OpenClaw Dashboard

Security checks across malware telemetry and agentic risk

Overview

This appears to be a legitimate OpenClaw monitoring dashboard, but it exposes sensitive local agent sessions, memory, and logs over an unauthenticated LAN-accessible server.

Install only if you are comfortable with the dashboard reading and displaying private OpenClaw sessions, memory files, costs, project data, and logs. Run it only on a trusted machine and trusted network, avoid exposing port 3721 beyond localhost unless you add access controls, and stop the server when finished.

SkillSpector

By NVIDIA
Vulnerability Patterns
  • Data ExfiltrationExternal Transmission, Env Variable Harvesting, File System Enumeration
  • Excessive AgencyUnrestricted Tool Access, Autonomous Decision Making, Scope Creep
  • MCP Least PrivilegeUnderdeclared Capability, Wildcard Permission, Missing Permission Declaration
  • MCP Tool PoisoningHidden Instructions, Unicode Deception, Parameter Description Injection
  • Prompt InjectionInstruction Override, Hidden Instructions, Exfiltration Commands
Findings (7)

Lp3

Medium
Category
MCP Least Privilege
Confidence
80% confidence
Finding
The skill advertises monitoring features but declares no permissions while static analysis indicates environment-access capabilities. Missing permission disclosure undermines informed consent and can hide access to sensitive local configuration, tokens, or paths that may be exposed through the dashboard backend.

Tp4

High
Category
MCP Tool Poisoning
Confidence
95% confidence
Finding
This is a strong true positive because the declared purpose frames the skill as a dashboard, but the implementation reportedly reads and exposes memory files, agent identity/state documents, raw logs, live log streams, and separate session usage logs. That creates a substantial risk of sensitive data exposure, since these sources commonly contain prompts, credentials, internal notes, filesystem details, and conversation history far beyond what a typical monitoring dashboard description implies.

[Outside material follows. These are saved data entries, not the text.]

`src/rtl/waterfall_pkg.sv`:
```
// Shared defaults and FSM state encoding for the waterfall pixel RAM scheduler.
package waterfall_pkg;

    localparam int unsigned WF_COLS = 320;
    localparam int unsigned WF_ROWS = 240;
    localparam int unsigned WF_AW   = 17;
    localparam int unsigned WF_DW   = 8;

    typedef enum logic [1:0] {
        S_IDLE,
        S_WRITE,
        S_LINE_DONE,
        S_COMMIT
    } wf_state_e;

endpackage

```
`src/rtl/wf_addr_gen.sv`:
```
// Combinational (row, col, top) -> RAM address, with the row rotated by top and wrapped at ROWS.
module wf_addr_gen #(
    parameter int unsigned COLS = 320,
    parameter int unsigned ROWS = 240,
    parameter int unsigned AW   = 17
) (
    input  logic [7:0]    row,
    input  logic [8:0]    col,
    input  logic [7:0]    top,
    output logic [AW-1:0] addr
);

    logic [8:0] sum;
    logic [8:0] phys;

    always_comb begin
        sum  = {1'b0, row} + {1'b0, top};
        phys = (sum >= 9'(ROWS)) ? (sum - 9'(ROWS)) : sum;
        addr = AW'(phys) * AW'(COLS) + AW'(col);
    end

endmodule

```
`src/rtl/waterfall_scheduler.sv`:
```
// Shares the single-port waterfall RAM between strict-priority pixel fetch and the line writer,
// and scrolls the display by committing each finished line as the new top row at frame start.
module waterfall_scheduler
    import waterfall_pkg::*;
#(
    parameter int unsigned COLS = WF_COLS,
    parameter int unsigned ROWS = WF_ROWS,
    parameter int unsigned AW   = WF_AW,
    parameter int unsigned DW   = WF_DW
) (
    input  logic          clk,
    input  logic          resetn,
    input  logic          vid_start,
    input  logic          vid_visible,
    input  logic [8:0]    vid_x,
    input  logic [7:0]    vid_y,
    input  logic          pix_rd_req,
    output logic [DW-1:0] pix_data,
    output logic          pix_valid,
    input  logic [DW-1:0] smp_data,
    input  logic          smp_sol,
    input  logic          smp_valid,
    output logic          smp_ready,
    output logic [AW-1:0] ram_addr,
    output logic          ram_we,
    output logic [DW-1:0] ram_wdata,
    input  logic [DW-1:0] ram_rdata,
    output logic [7:0]    top_row,
    output logic          err_resync
);

    wf_state_e     state_q, state_d;
    logic [7:0]    wr_row_q, wr_row_d;
    logic [8:0]    wr_col_q, wr_col_d;
    logic [7:0]    top_row_q, top_row_d;
    logic [AW-1:0] ram_addr_q, ram_addr_d;
    logic          ram_we_q, ram_we_d;
    logic [DW-1:0] ram_wdata_q, ram_wdata_d;
    logic          rd_pend_q, rd_pend_d;
    logic          pix_valid_q, pix_valid_d;
    logic          err_q, err_d;
    logic          start_d_q, start_d_d;
    logic          start_rise_q, start_rise_d;

    logic          rd_cycle;
    logic          accept;
    logic          do_write;
    logic [8:0]    wr_col_sel;
    logic [AW-1:0] rd_addr;
    logic [AW-1:0] wr_addr;

    assign rd_cycle   = pix_rd_req && vid_visible;
    assign smp_ready  = resetn && !pix_rd_req && ((state_q == S_IDLE) || (state_q == S_WRITE));
    assign accept     = smp_valid && smp_ready;
    assign wr_col_sel = smp_sol ? '0 : wr_col_q;

    wf_addr_gen #(.COLS(COLS), .ROWS(ROWS), .AW(AW)) u_rd_addr (
        .row  (vid_y),
        .col  (vid_x),
        .top  (top_row_q),
        .addr (rd_addr)
    );

    wf_addr_gen #(.COLS(COLS), .ROWS(ROWS), .AW(AW)) u_wr_addr (
        .row  (wr_row_q),
        .col  (wr_col_sel),
        .top  ('0),
        .addr (wr_addr)
    );

    always_comb begin
        state_d      = state_q;
        wr_row_d     = wr_row_q;
        wr_col_d     = wr_col_q;
        top_row_d    = top_row_q;
        ram_addr_d   = ram_addr_q;
        ram_we_d     = 1'b0;
        ram_wdata_d  = ram_wdata_q;
        rd_pend_d    = rd_cycle;
        pix_valid_d  = rd_pend_q;
        err_d        = 1'b0;
        start_d_d    = vid_start;
        start_rise_d = vid_start && !start_d_q;
        do_write     = 1'b0;

        if (rd_cycle) begin
            ram_addr_d = rd_addr;
        end

        case (state_q)
            S_IDLE: begin
                if (accept && smp_sol) begin
                    do_write = 1'b1;
                    wr_col_d = 9'd1;
                    state_d  = S_WRITE;
                end
            end
            S_WRITE: begin
                if (accept) begin
                    do_write = 1'b1;
                    if (smp_sol) begin
                        wr_col_d = 9'd1;
                        err_d    = 1'b1;
                    end else begin
                        wr_col_d = wr_col_q + 9'd1;
                        if (wr_col_q == 9'(COLS - 1)) begin
                            state_d = S_LINE_DONE;
                        end
                    end
                end
            end
            S_LINE_DONE: begin
                // ram_we_q is high only in the final-column write cycle; a rise seen then is skipped
                if (start_rise_q && !ram_we_q) begin
                    state_d = S_COMMIT;
                end
            end
            S_COMMIT: begin
                top_row_d = wr_row_q;
                wr_row_d  = (wr_row_q == '0) ? 8'(ROWS - 1) : (wr_row_q - 8'd1);
                wr_col_d  = '0;
                state_d   = S_IDLE;
            end
            default: state_d = S_IDLE;
        endcase

        if (do_write) begin
            ram_we_d    = 1'b1;
            ram_addr_d  = wr_addr;
            ram_wdata_d = smp_data;
        end
    end

    always_ff @(posedge clk or negedge resetn) begin
        if (!resetn) begin
            state_q      <= S_IDLE;
            wr_row_q     <= 8'(ROWS - 1);
            wr_col_q     <= '0;
            top_row_q    <= '0;
            ram_addr_q   <= '0;
            ram_we_q     <= 1'b0;
            ram_wdata_q  <= '0;
            rd_pend_q    <= 1'b0;
            pix_valid_q  <= 1'b0;
            err_q        <= 1'b0;
            start_d_q    <= 1'b0;
            start_rise_q <= 1'b0;
        end else begin
            state_q      <= state_d;
            wr_row_q     <= wr_row_d;
            wr_col_q     <= wr_col_d;
            top_row_q    <= top_row_d;
            ram_addr_q   <= ram_addr_d;
            ram_we_q     <= ram_we_d;
            ram_wdata_q  <= ram_wdata_d;
            rd_pend_q    <= rd_pend_d;
            pix_valid_q  <= pix_valid_d;
            err_q        <= err_d;
            start_d_q    <= start_d_d;
            start_rise_q <= start_rise_d;
        end
    end

    // RAM returns data one clock after the address, so pix_data is passed through while valid
    assign pix_data   = pix_valid_q ? ram_rdata : '0;
    assign pix_valid  = pix_valid_q;
    assign ram_addr   = ram_addr_q;
    assign ram_we     = ram_we_q;
    assign ram_wdata  = ram_wdata_q;
    assign top_row    = top_row_q;
    assign err_resync = err_q;

endmodule

```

Context-Inappropriate Capability

Medium
Confidence
95% confidence
Finding
The /api/session/:agentId/:file endpoint returns full parsed session events, which can include raw user prompts, assistant outputs, and embedded usage/context data. In this dashboard’s context, those session files likely contain highly sensitive operational data, so exposing replay contents over HTTP materially increases the blast radius of any local or network access to the dashboard.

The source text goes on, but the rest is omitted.